Let $M$ be a von Neumann algebra and $NS(M)$ be its normal state space.
Set $P_0(M):=\{s_{\phi}: \phi \in NS(M)\}$. There is a conclusion: For any projection $p\in M$, it follows from Zorn's lemma that there is an orthogonal family $(P_i)_{i\in I}$ in $P_0(M)$ satisfying $p=\sum_{i\in I} P_i$. Where $s_{\phi}$ is the support projection of the normal state $\phi$.
I tried to construct a partial orederd set as following :
Set $S_p=\{J:p=\sum_{j\in J}P_j, P_j\in P_0(M), P_iP_j=0 \quad \text{for any }i\neq j\}$, $S_p$ is ordered by inclusion. But I cannot check every chain in $S_p$ has a upper bound in $S_p$.
Consider the following set: $$S_p:=\left\{ J \subseteq P_0(M)\ \middle|\ \sum_{P\in J}P \le p,\quad P\cdot Q = 0 \text{ for all $P,Q$ in $J$} \right\}$$ ie $S_p$ consists of all sets of mutually orthogonal support projections that sum up to something less than $p$ (this sum is to be understood to converge in the ultra-weak topology or in SOT or in whatever von Neumann topology you like to look at). Give this an order relation $$J\leq I :\iff \sum_{P\in J} P \leq \sum_{P\in I} P,$$ ie $J$ is less than $I$ if the sum over $I$ is closer to the upper bound $p$.
Now for any chain $J_i$ in $S_p$ define $J:=\bigcup_i J_i$.All projections in $J$ will remain mutually orthogonal and their sum will remain less than the upper bound $p$. Hence $J\in S_p$ and obviously $J\ge J_i$ for all $i$. By Zorn's Lemma there are maximal elements of $S_p$.

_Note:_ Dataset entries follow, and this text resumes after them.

--- src/rtl/ccg_bench_driver.sv ---
// ccg_bench_driver: stimulus/response harness for the CCGRCG combinational benchmarks.
// Drives LFSR patterns onto the benchmark inputs, compacts the responses into a
// 16-bit MISR and compares the final signature against a golden value.
//
// Ports:
//   clk        single clock
//   rst_n      synchronous active-low reset
//   start      run request (honoured in idle/done only)
//   abort      return to idle from run, signature frozen
//   seed_load  load seed_in into the seed register (idle/done only)
//   seed_in    new seed; zero falls back to SEED
//   golden     expected signature, sampled on the final capture edge
//   x          vector driven to the benchmark inputs (bit i -> xi)
//   f          benchmark outputs (bit 0 -> f1), combinational from x
//   busy       high while running
//   done       high once a run has completed
//   pass       signature matched golden (valid while done)
//   signature  MISR contents
//   pat_idx    index of the pattern currently on x
module ccg_bench_driver #(
    parameter int unsigned     IN_W        = 27,
    parameter int unsigned     OUT_W       = 11,
    parameter logic [IN_W-1:0] SEED        = 27'h0000001,
    parameter int unsigned     PATTERN_CNT = 1024,
    parameter int unsigned     SETTLE      = 0
) (
    input  logic             clk,
    input  logic             rst_n,
    input  logic             start,
    input  logic             abort,
    input  logic             seed_load,
    input  logic [IN_W-1:0]  seed_in,
    input  logic [15:0]      golden,
    output logic [IN_W-1:0]  x,
    input  logic [OUT_W-1:0] f,
    output logic             busy,
    output logic             done,
    output logic             pass,
    output logic [15:0]      signature,
    output logic [15:0]      pat_idx
);

    typedef enum logic [1:0] {StIdle, StRun, StDone} state_e;

    localparam logic [1:0]  HoldMax = 2'(SETTLE);
    localparam logic [15:0] LastIdx = 16'(PATTERN_CNT - 1);

    state_e          state_q;
    logic [IN_W-1:0] lfsr_q;
    logic [IN_W-1:0] seed_q;
    logic [15:0]     misr_q;
    logic [15:0]     pat_idx_q;
    logic [1:0]      hold_q;
    logic            busy_q;
    logic            done_q;
    logic            pass_q;

    logic [IN_W-1:0] lfsr_next;
    logic [15:0]     misr_next;
    logic [IN_W-1:0] seed_eff;

    always_comb begin
        // x^27 + x^5 + x^2 + x + 1
        lfsr_next = {lfsr_q[IN_W-2:0], lfsr_q[IN_W-1] ^ lfsr_q[4] ^ lfsr_q[1] ^ lfsr_q[0]};
        // x^16 + x^15 + x^13 + x^4 + 1, response folded into the low bits
        misr_next = {misr_q[14:0], misr_q[15] ^ misr_q[14] ^ misr_q[12] ^ misr_q[3]}
                    ^ 16'(f);
        // A load in the same cycle as start must seed the run it launches.
        seed_eff = seed_q;
        if (seed_load) begin
            seed_eff = (seed_in == '0) ? SEED : seed_in;
        end
    end

    always_ff @(posedge clk) begin
        if (!rst_n) begin
            state_q   <= StIdle;
            lfsr_q    <= SEED;
            seed_q    <= SEED;
            misr_q    <= '0;
            pat_idx_q <= '0;
            hold_q    <= '0;
            busy_q    <= 1'b0;
            done_q    <= 1'b0;
            pass_q    <= 1'b0;
        end else begin
            case (state_q)
                StIdle, StDone: begin
                    seed_q <= seed_eff;
                    if (start) begin
                        state_q   <= StRun;
                        lfsr_q    <= seed_eff;
                        misr_q    <= '0;
                        pat_idx_q <= '0;
                        hold_q    <= '0;
                        busy_q    <= 1'b1;
                        done_q    <= 1'b0;
                        pass_q    <= 1'b0;
                    end
                end
                StRun: begin
                    if (abort) begin
                        state_q <= StIdle;
                        hold_q  <= '0;
                        busy_q  <= 1'b0;
                        done_q  <= 1'b0;
                        pass_q  <= 1'b0;
                    end else if (hold_q != HoldMax) begin
                        hold_q <= hold_q + 2'd1;
                    end else begin
                        // Capture edge: f has had SETTLE+1 cycles to settle.
                        misr_q    <= misr_next;
                        lfsr_q    <= lfsr_next;
                        pat_idx_q <= pat_idx_q + 16'd1;
                        hold_q    <= '0;
                        if (pat_idx_q == LastIdx) begin
                            state_q <= StDone;
                            busy_q  <= 1'b0;
                            done_q  <= 1'b1;
                            pass_q  <= (misr_next == golden);
                        end
                    end
                end
                default: state_q <= StIdle;
            endcase
        end
    end

    assign x         = lfsr_q;
    assign busy      = busy_q;
    assign done      = done_q;
    assign pass      = pass_q;
    assign signature = misr_q;
    assign pat_idx   = pat_idx_q;

endmodule
<file path="config.mk">
export PLATFORM = sky130hd
export DESIGN_NAME = sid_bus_fifo
export DESIGN_NICKNAME = d
export VERILOG_FILES = /design/src/rtl/sid_bus_fifo.sv
export SDC_FILE = /design/constraint.sdc
export NUM_CORES = 1
export LEC_CHECK = 0
export CORE_UTILIZATION = 55
export DETAILED_ROUTE_END_ITERATION = 10
export PLACE_DENSITY = 0.74
export SYNTH_ARGS = -nofsm -noshare
export SYNTH_HDL_FRONTEND = slang
export SYNTH_SLANG_ARGS = --single-unit
</file>
<file path="constraint.sdc">
create_clock -name CLK -period 3.9 [get_ports CLK]
set_clock_uncertainty 0.15 [all_clocks]
set_input_delay 0.585 -clock CLK [delete_from_list [all_inputs] [get_ports CLK]]
set_output_delay 0.585 -clock CLK [all_outputs]
set_load 0.02 [all_outputs]
</file>
<file path="src/rtl/sid_bus_fifo.sv">
// sid_bus_fifo: decodes SPI command bytes into SID register writes, queues them
// in a FIFO and issues one queued write per SID clock-enable to the addressed chip.
// Optional feature macro: SID_BUS_TIMEOUT_EN. When it is defined, a data byte is
// accepted only while a header is pending, and a header expires after TIMEOUT cycles.
module sid_bus_fifo #(
  parameter int N_SID   = 2,
  parameter int DEPTH   = 16,
  parameter int TIMEOUT = 1200
) (
  input  logic                     CLK,
  input  logic                     RST_N,
  input  logic [7:0]               SPI_DATA,
  input  logic                     SPI_RECV,
  input  logic                     CLKen,
  output logic [N_SID-1:0]         WR,
  output logic [4:0]               ADDR,
  output logic [7:0]               DATAW,
  output logic [$clog2(DEPTH):0]   LEVEL,
  output logic                     OVERFLOW
);
  localparam int CW = (N_SID > 1) ? $clog2(N_SID) : 1;
  localparam int AW = $clog2(DEPTH);
  localparam int LW = AW + 1;
  localparam int EW = 13 + CW;

  // Reject parameter values the datapath is not built for.
  if (N_SID < 1 || N_SID > 8) begin : g_bad_n_sid
    $error("sid_bus_fifo: N_SID must be 1..8");
  end
  if (DEPTH < 2 || DEPTH > 256 || (1 << AW) != DEPTH) begin : g_bad_depth
    $error("sid_bus_fifo: DEPTH must be a power of two in 2..256");
  end
  if (TIMEOUT < 1) begin : g_bad_timeout
    $error("sid_bus_fifo: TIMEOUT must be at least 1");
  end

  // Byte classification
  logic is_hdr, is_data, is_cs;
  assign is_hdr  = SPI_RECV && SPI_DATA[7];
  assign is_data = SPI_RECV && (SPI_DATA[7:6] == 2'b00);
  assign is_cs   = SPI_RECV && (SPI_DATA[7:6] == 2'b01);

  logic [CW-1:0] chip_q, chip_d;
  logic [4:0]    hdr_addr_q, hdr_addr_d;
  logic [1:0]    dmsb_q, dmsb_d;
  logic          push_req;

  // Latch header fields and the sticky chip select; out-of-range selects are ignored.
  always_comb begin
    chip_d     = chip_q;
    hdr_addr_d = hdr_addr_q;
    dmsb_d     = dmsb_q;
    if (is_hdr) begin
      hdr_addr_d = SPI_DATA[6:2];
      dmsb_d     = SPI_DATA[1:0];
    end
    if (is_cs && (int'(SPI_DATA[2:0]) < N_SID)) begin
      chip_d = SPI_DATA[CW-1:0];
    end
  end

  // Decoder state register
  always_ff @(posedge CLK or negedge RST_N) begin
    if (!RST_N) begin
      chip_q     <= '0;
      hdr_addr_q <= '0;
      dmsb_q     <= '0;
    end else begin
      chip_q     <= chip_d;
      hdr_addr_q <= hdr_addr_d;
      dmsb_q     <= dmsb_d;
    end
  end

`ifdef SID_BUS_TIMEOUT_EN
  localparam int TW = $clog2(TIMEOUT + 1);
  logic          pending_q, pending_d;
  logic [TW-1:0] tmo_cnt_q, tmo_cnt_d;

  // A header arms pending; it is consumed by a data byte or expires after TIMEOUT cycles.
  always_comb begin
    pending_d = pending_q;
    tmo_cnt_d = tmo_cnt_q;
    if (is_hdr) begin
      pending_d = 1'b1;
      tmo_cnt_d = '0;
    end else if (is_data) begin
      pending_d = 1'b0;
    end else if (pending_q) begin
      if (tmo_cnt_q == TW'(TIMEOUT - 1)) pending_d = 1'b0;
      else                               tmo_cnt_d = tmo_cnt_q + 1'b1;
    end
  end

  // Pending/timeout register
  always_ff @(posedge CLK or negedge RST_N) begin
    if (!RST_N) begin
      pending_q <= 1'b0;
      tmo_cnt_q <= '0;
    end else begin
      pending_q <= pending_d;
      tmo_cnt_q <= tmo_cnt_d;
    end
  end

  assign push_req = is_data && pending_q;
`else
  // Legacy behaviour: every data byte reuses the last header.
  assign push_req = is_data;
`endif

  // FIFO storage and pointers
  logic [EW-1:0] mem [DEPTH];
  logic [AW-1:0] wptr_q, wptr_d, rptr_q, rptr_d;
  logic [LW-1:0] level_q, level_d;
  logic          overflow_q, overflow_d;
  logic          pop, full, push_ok;
  logic [EW-1:0] wr_entry, head;
  logic [CW-1:0] head_chip;

  assign wr_entry  = {chip_q, hdr_addr_q, dmsb_q, SPI_DATA[5:0]};
  assign head      = mem[rptr_q];
  assign head_chip = head[EW-1:13];
  assign pop       = CLKen && (level_q != '0);
  assign full      = (level_q == LW'(DEPTH));
  // The pop frees a slot this cycle, so a push into a full FIFO still fits.
  assign push_ok   = push_req && (!full || pop);

  // Pointer, occupancy and overflow next-state
  always_comb begin
    wptr_d     = wptr_q;
    rptr_d     = rptr_q;
    level_d    = level_q;
    overflow_d = overflow_q;
    if (push_ok) wptr_d = wptr_q + 1'b1;
    if (pop)     rptr_d = rptr_q + 1'b1;
    if (push_ok && !pop)      level_d = level_q + 1'b1;
    else if (pop && !push_ok) level_d = level_q - 1'b1;
    if (push_req && full && !pop) overflow_d = 1'b1;
  end

  // Entry storage; not reset so it maps onto block RAM.
  always_ff @(posedge CLK) begin
    if (push_ok) mem[wptr_q] <= wr_entry;
  end

  // Write-issue outputs: one-hot strobe for the popped entry's chip
  logic [N_SID-1:0] wr_q, wr_d;
  logic [4:0]       addr_out_q, addr_out_d;
  logic [7:0]       dataw_q, dataw_d;

  for (genvar gi = 0; gi < N_SID; gi++) begin : g_wr
    assign wr_d[gi] = pop && (head_chip == CW'(gi));
  end

  // Address/data hold until the next pop.
  always_comb begin
    addr_out_d = addr_out_q;
    dataw_d    = dataw_q;
    if (pop) begin
      addr_out_d = head[12:8];
      dataw_d    = head[7:0];
    end
  end

  // FIFO control and output registers
  always_ff @(posedge CLK or negedge RST_N) begin
    if (!RST_N) begin
      wptr_q     <= '0;
      rptr_q     <= '0;
      level_q    <= '0;
      overflow_q <= 1'b0;
      wr_q       <= '0;
      addr_out_q <= '0;
      dataw_q    <= '0;
    end else begin
      wptr_q     <= wptr_d;
      rptr_q     <= rptr_d;
      level_q    <= level_d;
      overflow_q <= overflow_d;
      wr_q       <= wr_d;
      addr_out_q <= addr_out_d;
      dataw_q    <= dataw_d;
    end
  end

  assign WR       = wr_q;
  assign ADDR     = addr_out_q;
  assign DATAW    = dataw_q;
  assign LEVEL    = level_q;
  assign OVERFLOW = overflow_q;

endmodule

</file>
==> results of run 1 <==
## sequential cells by signal, summed over array words and instances (netlist names)
name        cells
OVERFLOW        1
wptr_q          4
WR              2
dmsb_q          2
chip_q          1
hdr_addr_q      5
rptr_q          4
mem           224
ADDR            5
DATAW           8
LEVEL           5
## per-stage QoR
stage | instance area (um^2) | instances | utilization | setup slack, ps
3_5_place_dp | 10900 | 746 | 0.605 | 594
2_1_floorplan | 10200 | 483 | - | 758
5_1_grt | 11700 | 793 | 0.651 | 682
4_1_cts | 11700 | 793 | 0.651 | 822
3_3_place_gp | 10900 | 746 | 0.605 | 676
6_report | 11700 | 793 | 0.651 | 821
## metal layers
metal | vias up | track usage | part of all wire
met2 | 254 | 0.359 | 0.48
met1 | 2615 | 0.326 | 0.39
met3 | 37 | 0.0499 | 0.10
met4 | 0 | 0.0740 | 0.024
li1 | 2122 | - | -
met5 | - | 0 | 0
## kinds of logic after synthesis
kind of cell / count (synthesis) / synth area share
xor+xnor: 10 / 0.00861
compound gates: 48 / 0.0338
fa+ha+maj: 10 / 0.0130
flops: 261 / 0.752
mux: 79 / 0.150
buf+inv: 29 / 0.0151
simple gates: 46 / 0.0275
## power groups by stage
stage	combinational (mW)	sequential [mW]	clock, mW
global route	2.21	3.78	2.55
floorplan	1.48	3.65	0
finish	2.07	3.73	2.41
global placement	2.04	3.76	0
CTS	2.10	3.73	2.44
detailed placement	2.08	3.79	0
## cells in the mapped netlist, types with 2 or more instances
master | count | area share
o31a_1 | 2 | 0.0017
mux2_2 | 9 | 0.010
nand4_1 | 2 | 0.0012
a21oi_1 | 2 | 0.00098
mux2i_1 | 13 | 0.013
ha_1 | 9 | 0.011
o21ai_0 | 3 | 0.0015
buf_2 | 9 | 0.0044
xnor2_1 | 9 | 0.0077
nor3b_1 | 5 | 0.0037
a21o_1 | 15 | 0.011
buf_4 | 3 | 0.0022
nor2_1 | 3 | 0.0011
and3_1 | 5 | 0.0031
inv_1 | 4 | 0.0015
a211oi_1 | 12 | 0.0089
clkbuf_1 | 7 | 0.0026
mux4_2 | 54 | 0.12
mux4_1 | 3 | 0.0077
buf_1 | 2 | 0.00074
nor2b_1 | 2 | 0.0012
edfxtp_1 | 224 | 0.66
o22ai_1 | 12 | 0.0074
and3b_1 | 5 | 0.0043
nand2_1 | 14 | 0.0052
dfrtp_1 | 37 | 0.091
buf_6 | 3 | 0.0033
and4_1 | 4 | 0.0034
## layout by cell type (no fill, tap or decap), types with 3 or more instances in the layout
master	instances
and3b_1	5
nor3b_2	4
mux4_1	3
buf_4	23
clkbuf_1	6
inv_1	4
a21o_1	15
buf_12	3
o21ai_0	3
edfxtp_1	224
clkdlybuf4s50_1	31
clkbuf_16	27
mux4_2	54
mux2_2	9
dfrtp_2	3
clkinv_2	6
xnor2_1	9
and4_1	4
o22ai_1	12
nor2_1	3
ha_1	9
mux2i_1	13
nand2_1	14
a211oi_1	12
and3_1	5
clkinv_1	4
dfrtp_1	34
## worst register-to-register path, delay by kind of cell, from the launching register on
family | cells | cell delay (ps)
xor+xnor | 1 | 170
flops | 1 | 460
fa+ha+maj | 2 | 570
mux | 1 | 240
buf+inv | 2 | 170
compound gates | 3 | 650
simple gates | 1 | 590
## path summary, 6_finish.rpt
path	slack, ps	start	end
worst max-delay path	820	LEVEL[0]	LEVEL[4]
worst min-delay path	70	RST_N	ADDR[0]
worst max register to register	820	LEVEL[0]	LEVEL[4]
worst min register to register	320	DATAW[7]	DATAW[7]
max in group asynchronous	2870	RST_N	rptr_q[3]
min in group CLK	320	DATAW[7]	DATAW[7]
## final cells by class
type / count / area share
repair buffers: 58 / 0.0467
inverters: 5 / 0.00160
well taps: 229 / 0.0244
flip-flops and latches: 261 / 0.653
clock inverters: 13 / 0.00971
multi-input cells: 193 / 0.204
clock buffers: 34 / 0.0607
==> run summary, run 1 <==
Logic pwr share = 0.253
Vias = 5028
Worst slew pin tran = 969 ps
Syn Area/Cell = 21.1 um^2
Multi-input gate area = 2390 um^2
Async SR Flop Fraction = 0.142
Synth Warn # = 0
WP data required = 4180 ps
Headroom to the max-slew limit = 0.354
RSZ-0062 raised after global routing = no
Routed wire length = 21200 um
Pwr dens = 700 nW/um^2
CP Launch Type = flip-flop
CTS Buf Count = 26
Core box area = 18000 um^2
1st-iter DRT viols = 535
Die Span Y = 138 um
Worst path bufs/invs = 2
Die width = 138 um
Post-synth EDFFs = 224
Resized cells post-CTS = 0
Reg2reg path depth = 10
# rows = 49
Worst path max stage delay = 590 ps
Sw frac = 0.290
Status = finished clean
Top FF cell, synth = edfxtp_1
Number of remaining DRC errors = 0
Routability cong. = 0.804
FF+latch area = 7660 um^2
Synthesized flop and latch total = 261
Fin Setup TNS = 0 ps
Initial antenna violation count = 0
WP data arrival = 3360 ps
Final Net Count = 567
Gr usage total = 0.229
IO Port Bufs = 32
Worst hold path class = input pin to asynchronous set/reset pin
Mapped cell area = 10200 um^2
Final Cycle Share = 0.789
Syn nets = 505
Post-synth cell types = 39
Max-slew violations = 0
WL/cell = 26.7 um
Fraction of layout cells with a size suffix above 1 = 0.245
Fmax = 0.325 GHz
Ant diodes = 0
TritonCTS clock tree = done
Ports = 33
Worst-path clk slew = 60 ps
Hold Slack = 66.2 ps
P_leak = 4.03 nW
DR vias/cell = 6.34
DP Wirelength = 12400 um
Largest net degree at the start of global routing = 42
Initial Utilization = 0.565
Total grt overflow = 0
First drt pass iteration count = 5
Int Power = 5.83 mW
Slowest CP cell = or4_4
# setup viols final = 0
Seq pwr share = 0.454
Cells after Synth = 483
Sink Count = 261
Max IR drop VDD = 0.445 mV
Critical Path, Cell by Cell = or4_4, o21a_4, inv_2, ha_1, inv_1, fa_1, a21o_1, a21oi_1, mux2i_1, xnor2_1
Number of max-cap violations = 0
Full die area = 19100 um^2
Sw Pwr = 2.38 mW
Global-route wire length before repair = 32000 um
Post-route ant nets = 0
Longest Clk Path Bufs = 3
Hold Vio Cnt, Final = 0
H-tree Lvls = 1
Root buffer selected by CTS = clkbuf_16
Power Total = 8.21 mW
Final worst path period need = 3080 ps
Levels on crit path = 10
Sequential area share after synthesis = 0.752
Post-CTS Setup Inserts = 0
Area grow syn2layout = 15.2%
Vias in the first global route = 5199
Worst Path Max Fanout = 6
Cell family with most CP delay = compound AO/OA/AOI/OAI gates
Hold Buf Count CTS = 0
Setup CP Type = flip-flop to flip-flop
Filler Cells Inserted = 1186
Clock power share = 0.293
Crit. End Element = flip-flop
Clock Latency Late Sink = 530 ps
No activity file was read; power rests on OpenSTA's default activity.
==> run 2, diff against run 1 <==
--- a/config.mk
+++ b/config.mk
@@ -7,7 +7,7 @@
 export LEC_CHECK = 0
 export CORE_UTILIZATION = 55
 export DETAILED_ROUTE_END_ITERATION = 10
-export PLACE_DENSITY = 0.74
+export PLACE_DENSITY = 0.76
 export SYNTH_ARGS = -nofsm -noshare
 export SYNTH_HDL_FRONTEND = slang
 export SYNTH_SLANG_ARGS = --single-unit
==> constraint.sdc (replaced) <==
create_clock -name CLK -period 2.6 [get_ports CLK]
set_clock_uncertainty 0.15 [all_clocks]
set_input_delay 0.39 -clock CLK [delete_from_list [all_inputs] [get_ports CLK]]
set_output_delay 0.39 -clock CLK [all_outputs]
set_load 0.02 [all_outputs]
==> run 2 against run 1 <==
Net effect: the flow now finishes with violations (negative setup slack); wire length grew 0.32%; global-route usage grew 0.35 points; via count is 2.4% higher; register-to-register slack worse by 920 ps; sequential share of layout area down 2.9 points; power grew 58%; core utilization up 3.0 points; sequential power is 43% higher; clock power rose by 62%; sequential cell count did not move; design area up 4.6%; largest cell class unchanged; largest power group unchanged; highest routed layer unchanged.
==> run summary, run 2 (synthesis results as in run 1) <==
Crit-path most repeated cell = inv_4
Crit. End Element = flip-flop
Worst slew pin tran = 719 ps
Initial antenna violation count = 0
Post-place setup slack = -361 ps
Crit path from = LEVEL[1]
Commonest cells after routing, fill and taps aside = edfxtp_1, mux4_2, buf_4
Worst-path clk slew = 60 ps
Number of max-cap violations = 0
Vias in the first global route = 5416
Failing checks = negative setup slack
WP data arrival = 2990 ps
TritonCTS clock tree = done
P_leak = 4.30 nW
Hold Slack = 307 ps
Core box area = 18000 um^2
Max IR drop VDD = 0.694 mV
Worst flop-to-flop path startpoint = LEVEL[1]
Pwr dens = 1060 nW/um^2
Final design utilization = 0.680
Hold Vio Cnt, Final = 0
Ports = 33
1st-iter DRT viols = 443
Most flop-heavy register = mem
Routed wire length = 21200 um
Logic pwr share = 0.285
DP Wirelength = 13100 um
Largest register FFs = 224
Area grow syn2layout = 20.5%
Largest net degree at the start of global routing = 49
FF+latch area = 7660 um^2
Final WS setup = -98.6 ps
Headroom to the max-slew limit = 0.521
Global-route wire length before repair = 32600 um
WP data required = 2890 ps
Worst path max stage delay = 570 ps
# rows = 49
Commonest non-fill, non-tap cell in the layout = edfxtp_1
IO Port Bufs = 32
Longest Clk Path Bufs = 3
Root buffer selected by CTS = clkbuf_16
Die Span Y = 138 um
Worst Path Max Fanout = 4
Final Cycle Share = 1.04
Final Net Count = 606
Sw Pwr = 3.66 mW
Status = finished with violations
Area after DPL = 11300 um^2
Setup CP Type = flip-flop to flip-flop
Max-slew violations = 0
Total grt overflow = 0
RSZ-0062 raised after global routing = yes
Fraction of layout cells with a size suffix above 1 = 0.316
Fin Setup TNS = -184 ps
Number of remaining DRC errors = 0
Multi-input gate area = 2430 um^2
WL/cell = 25.5 um
Post-route ant nets = 0
Sink Count = 261
Seq pwr share = 0.413
Design Area, Final = 12300 um^2
First drt pass iteration count = 5
CTS Buf Count = 26
Fmax = 0.371 GHz
# setup viols final = 2
Slowest CP cell = or4_4
Initial Utilization = 0.565
Clock Latency Late Sink = 520 ps
Routability cong. = 0.855
Int Power = 9.28 mW
Worst hold path class = input pin to asynchronous set/reset pin
Sw frac = 0.283
CP Launch Type = flip-flop
Die width = 138 um
H-tree Lvls = 1
Full die area = 19100 um^2
Vias = 5150
Final worst path period need = 2700 ps
Clock power share = 0.301
Gr usage total = 0.233
Ant diodes = 0
Filler Cells Inserted = 1119
Critical Path, Cell by Cell = or4_4, o21a_4, inv_4, ha_4, inv_4, fa_2, a21o_1, a21oi_2, mux2i_1, xnor2_1
DR vias/cell = 6.18
==> run 2: cell count changes in the layout (fill, tap and decap cells not counted), moves of 2 or more <==
cell / before / now
clkinv_2: 6 / 8
bufinv_16: 2 / 4
buf_12: 3 / 12
inv_4: 0 / 2
a21oi_2: 0 / 2
ha_4: 0 / 2
clkbuf_1: 6 / 1
ha_1: 9 / 7
buf_4: 23 / 52
clkbuf_8: 1 / 4
a21oi_1: 2 / 0
==> run 2: final timing paths <==
| path | endpoint | cells after the start | slack (ps) |
|---|---|---|---|
| max | LEVEL[4] | 10 | -100 |
| min | LEVEL[4] | 2 | 310 |
| max reg2reg | LEVEL[4] | 10 | -100 |
| min reg2reg | OVERFLOW | 1 | 320 |
| max in group asynchronous | ADDR[4] | 3 | 1280 |
| min in group CLK | OVERFLOW | 1 | 320 |
==> run 2: per-layer routing <==
metal / vias up / part of all wire / GRT usage
met5: - / 0 / 0
met4: 0 / 0.022 / 0.0746
met3: 41 / 0.075 / 0.0409
met2: 231 / 0.50 / 0.380
met1: 2678 / 0.40 / 0.323
li1: 2200 / - / -
==> run 2: critical path: cells and delay by family (launching register included) <==
| kind | cells | cell delay (ps) |
|---|---|---|
| mux | 1 | 230 |
| flops | 1 | 400 |
| compound gates | 3 | 560 |
| fa+ha+maj | 2 | 460 |
| xor+xnor | 1 | 140 |
| buf+inv | 2 | 100 |
| simple gates | 1 | 570 |
==> run 2: what timing repair did <==
item | CTS | global route
buffers inserted | 2 | 1
hold buffers | 1 | 0
gates resized for setup | 2 | 1
setup endpoints to repair | 2 | 99
endpoints found under the hold margin | 25 | 0
pin swaps | 8 | 6
==> run 2: area by class of cell <==
cell class              instances  share of cell area
inverters                       5             0.00194
flip-flops and latches        261               0.624
multi-input cells             193               0.198
clock buffers                  32              0.0599
repair buffers                 97              0.0779
well taps                     229              0.0234
clock inverters                16              0.0147
==> run 2: metrics by stage <==
| stage | instances | power (mW) |
|---|---|---|
| after floorplan | 483 | 7.72 |
| after global placement | 781 | 9.00 |
| after detailed placement | 781 | 9.09 |
| after CTS | 832 | 13.0 |
| after global routing | 833 | 13.5 |
| final | 833 | 12.9 |
==> run 2: power by group through the flow <==
stage,sequential [mW],combinational (mW),clock (mW)
global placement,5.40,3.60,0
detailed placement,5.44,3.65,0
CTS,5.36,3.73,3.95
floorplan,5.47,2.25,0
global route,5.42,3.96,4.11
finish,5.35,3.70,3.90
===== src/rtl/uart_rx_pkg.sv =====
// uart_rx_pkg: shared definitions for the UART receive path.
//   rx_state_t    : receiver FSM state encoding
//   ticks_per_bit : user_clk ticks in one bit period
//   half_bit      : ticks from start edge to the middle of the start bit
package uart_rx_pkg;

  typedef enum logic [1:0] {
    IDLE  = 2'd0,
    START = 2'd1,
    DATA  = 2'd2,
    STOP  = 2'd3
  } rx_state_t;

  function automatic int ticks_per_bit(input int clk_hz, input int baud_hz);
    return clk_hz / baud_hz;
  endfunction

  function automatic int half_bit(input int tpb);
    return tpb >> 1;
  endfunction

endpackage


===== src/rtl/uart_rx_sync_2ff.sv =====
// uart_rx_sync_2ff: two-flop synchroniser for one asynchronous input bit.
//   user_clk : destination clock
//   rst_n    : asynchronous, active-low reset (both flops load RESET_VALUE)
//   d        : asynchronous input
//   q        : synchronised output
module uart_rx_sync_2ff #(
  parameter logic RESET_VALUE = 1'b1
) (
  input  logic user_clk,
  input  logic rst_n,
  input  logic d,
  output logic q
);

  logic meta;

  always_ff @(posedge user_clk or negedge rst_n) begin
    if (!rst_n) begin
      meta <= RESET_VALUE;
      q    <= RESET_VALUE;
    end else begin
      meta <= d;
      q    <= meta;
    end
  end

endmodule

Whats left is to check that any maximal element of $S_p$ must necessarily sum up to $p$. Suppose that $J$ is a maximal element and denote with $P_J=\sum_{P\in J}P$. Then $p-P_J$ is an orthogonal projection, if it isn't $=0$ then there must be some support projection $P'\leq p-P_J$, you can then check that $J\cup\{P'\}\geq J$, contradicting maximality.